Re: elevator algorithm in disk controller bad?

Chris Mason (mason@suse.com)
Fri, 11 Jan 2002 11:56:48 -0500


On Friday, January 11, 2002 02:08:39 AM -0800 Andre Hedrick <andre@linux-ide.org> wrote:

> Or something more up to date?
>
> ide.2.4.16.12102001.patch:+ flushcache: NULL,
> ide.2.4.16.12102001.patch:+static int do_idedisk_flushcache(ide_drive_t

Andre, filesystems don't understand what an ide_drive_t is ;-)

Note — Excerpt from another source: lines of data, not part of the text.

This is an optimization exercise on Yosys and OpenROAD, whose aim is small area, a short achievable clock period and few clock cycles, not a production implementation.
In this exercise RTL edits were held to simulation tests only and were not proved equivalent to the original.
No activity file was given, so power comes from the tool's default toggle rates.

// sctp_enc
module sctp_enc (
    input  wire        clk,
    input  wire        rst,
    input  wire        cmd_valid,
    output wire        cmd_ready,
    input  wire [3:0]  cmd_op,
    input  wire [63:0] cmd_arg,
    input  wire [3:0]  cmd_cnt,
    input  wire        cmd_last,
    output wire        out_valid,
    input  wire        out_ready,
    output wire [63:0] out_data,
    output wire [3:0]  out_cnt,
    output wire        out_last,
    output wire        out_fault
);
export LEC_CHECK = 0
export CAP_MARGIN = 20
export CORE_MARGIN = 2
export CORE_UTILIZATION = 40
export SETUP_SLACK_MARGIN = 2.1
export SLEW_MARGIN = 20
create_clock -name core_clock -period 4.5 [get_ports {clk}]
standard.sh (not shown) runs the stock make flow with config.mk's settings and CLKGATE_MAP_FILE= SYNTH_SCRIPT=/design/flow/synth_recipe.tcl, a recipe that flattens the netlist after the stock synthesis.
==> flow/flow/run.sh <==
#!/bin/bash
# Standard ORFS flow, with the ports buffered by buf_1 cells and the clock
# tree built without dummy loads.
export BUFFER_PORTS_ARGS="-buffer_cell sky130_fd_sc_hd__buf_1"
export CTS_ARGS="-sink_clustering_enable -repair_clock_nets -dont_use_dummy_load -sink_clustering_size 28 -sink_clustering_max_diameter 70"
bash standard.sh > standard.log 2>&1
Testbench counts at the start, summed over its fixed seeds: cycles 15,241.
Edit:
Settings changed: SETUP_SLACK_MARGIN 2.1 to 1.85.
Cell area went down by 2.6%.
Die area is unchanged.
Wire length drops by 0.84%.
Via count drops by 0.90%.
Area after synthesis is unchanged.
Core utilization came out lower by 1.2 points.
Hold slack improved by 0.0064 ns.
Maximum frequency came out lower by 6.9%.
Sequential share of layout area came out higher by 1.3 points.
Register-to-register slack is worse by 0.18 ns.
Sequential power barely changes.
Edit:
Settings changed: CAP_MARGIN 20 to 5, SETUP_SLACK_MARGIN 1.85 to 1.9, SLEW_MARGIN 20 to 5.
- The changed run passed the timing, DRC and antenna checks
- wire length fell slightly
- power hardly moves
- synthesized cell count is unchanged
- design area climbs slightly
- sequential share of layout area falls by 0.28 points
- fmax rose by a few percent
- via count is about the same
- core utilization rises by 0.26 points
- flip-flop and latch count does not change
- final cell count hardly moves
Edit:
Settings changed: CAP_MARGIN 5 to 20, PLACE_DENSITY set to 0.68, SLEW_MARGIN 5 to 20.
The new run produced a clean layout; via count went up by 1.0%; maximum frequency went down by 3.1%; first-iteration DRC count went up by 2.2%; setup slack gets worse by 0.079 ns; clock-buffer cell count went down by 2; clock skew stays flat; worst hold slack hardly moves; die area is unchanged; total power went down by 1.5%; wire length went down by 0.86%; sequential cell count stays the same.

Starting RTL as in the previous note.
Settings: LEC_CHECK=0, CAP_MARGIN=20, CORE_MARGIN=2, CORE_UTILIZATION=30, SETUP_SLACK_MARGIN=1.9, SLEW_MARGIN=20; clock period 4.5 ns.
Scripts as last shown in full above: flow/flow/run.sh
The first run completed without violations.
Testbench counts at the start, summed over its fixed seeds: cycles 15,241.
Edit:
- CORE_UTILIZATION: 30 -> 55
The changed run produced a clean layout.
Routed wire length falls by 5.6%.
First-iteration DRC count climbs by 1.3%.
Total power goes down by about 3.3%.
Non-clock buffer count went up by 1.
Final area decreases by about 3%.
Edit:
- CORE_UTILIZATION: 55 -> 40
- SETUP_SLACK_MARGIN: 1.9 -> 1.8
After rerunning:
- clock skew falls by 0.025 ns
- critical path depth came out higher by 2
- fmax went down by 5.7%
- wire length grows by 0.68%
- cell count goes up by 7.1%
- design area rose by 0.62%
- global-route usage came out lower by 7.8 points
- sequential share of layout area decreases by 0.30 points
Edit:
==> flow/flow/run.sh (replaced) <==
#!/bin/bash
# Standard ORFS flow, with the ports buffered by buf_1 cells and the clock
# tree built without dummy loads.
export BUFFER_PORTS_ARGS="-buffer_cell sky130_fd_sc_hd__buf_1"
export CTS_ARGS="-sink_clustering_enable -repair_clock_nets -dont_use_dummy_load -sink_clustering_size 28 -sink_clustering_max_diameter 70 -buf_list {sky130_fd_sc_hd__clkbuf_8 sky130_fd_sc_hd__clkbuf_16}"
bash standard.sh > standard.log 2>&1
- SETUP_SLACK_MARGIN: 1.8 -> 1.9
The new run produced a clean layout.
Maximum frequency increases by 9.0%.
Sequential share of layout area decreases by 0.42 points.
Critical path depth decreases by 1.
Hold slack stays flat.
Cell area increases by 0.88%.
Core utilization increases by 0.38 points.
Sequential cell count is unchanged.
Clock-buffer cell count increases by 2.
Final cell count increases by 0.38%.
Clock skew increases by 0.020 ns.

afterwards: timing with drivers on the ports:
The results above use ideal ports. As a check the final layouts listed here were re-extracted and re-timed, cells and wires unchanged. Step 1 (the two cells are an assumption about what drives the block):
set clk [get_ports {clk}]
set_driving_cell -lib_cell sky130_fd_sc_hd__clkbuf_16 $clk
set_driving_cell -lib_cell sky130_fd_sc_hd__buf_2 [delete_from_list [all_inputs] $clk]
Step 2, shift: input delay + t, output delay - t, t = (earliest + latest rising clock arrival at the registers) / 2. This alone moves slack from input paths to output paths. a / b / c = no drivers / after step 1 / after step 2; a / b = the first two.
run | t, ns | slack for setup (ns) | clock arrival spread, ns
the first run of note 1 | 0.543 | 2.022 / 2.022 / 1.595 | 0.057 / 0.057
the second run of note 1 | 0.534 | 1.839 / 1.839 / 1.431 | 0.055 / 0.055
the third run of note 1 | 0.547 | 2.003 / 2.003 / 1.556 | 0.059 / 0.058
the fourth run of note 1 | 0.522 | 1.923 / 1.923 / 1.508 | 0.055 / 0.056
the first run of note 2 | 0.557 | 1.886 / 1.886 / 1.395 | 0.063 / 0.064
the second run of note 2 | 0.533 | 1.932 / 1.932 / 1.463 | 0.061 / 0.061
the third run of note 2 | 0.532 | 1.777 / 1.777 / 1.409 | 0.039 / 0.038
the fourth run of note 2 | 0.547 | 2.003 / 2.003 / 1.556 | 0.059 / 0.058
After both steps every run listed still meets setup and hold. For the first run of note 2, which loses most, drivers alone change the setup slack by 0.000 ns; drivers and shift together by -0.491 ns.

Here's something against 2.4.17 + ide.2.4.16.12102001 that tries to use
the flushcache stuff. It is almost entirely untested, I did make sure
the flushcache func is actually called, and returns zero. But, I didn't
make sure driver->flushcache wasn't the default noop func.

For this to actually be useful, we need a real interface, not some
internal reiserfs hack. But, I wanted to make sure I had the idea
right before going any further...patch below.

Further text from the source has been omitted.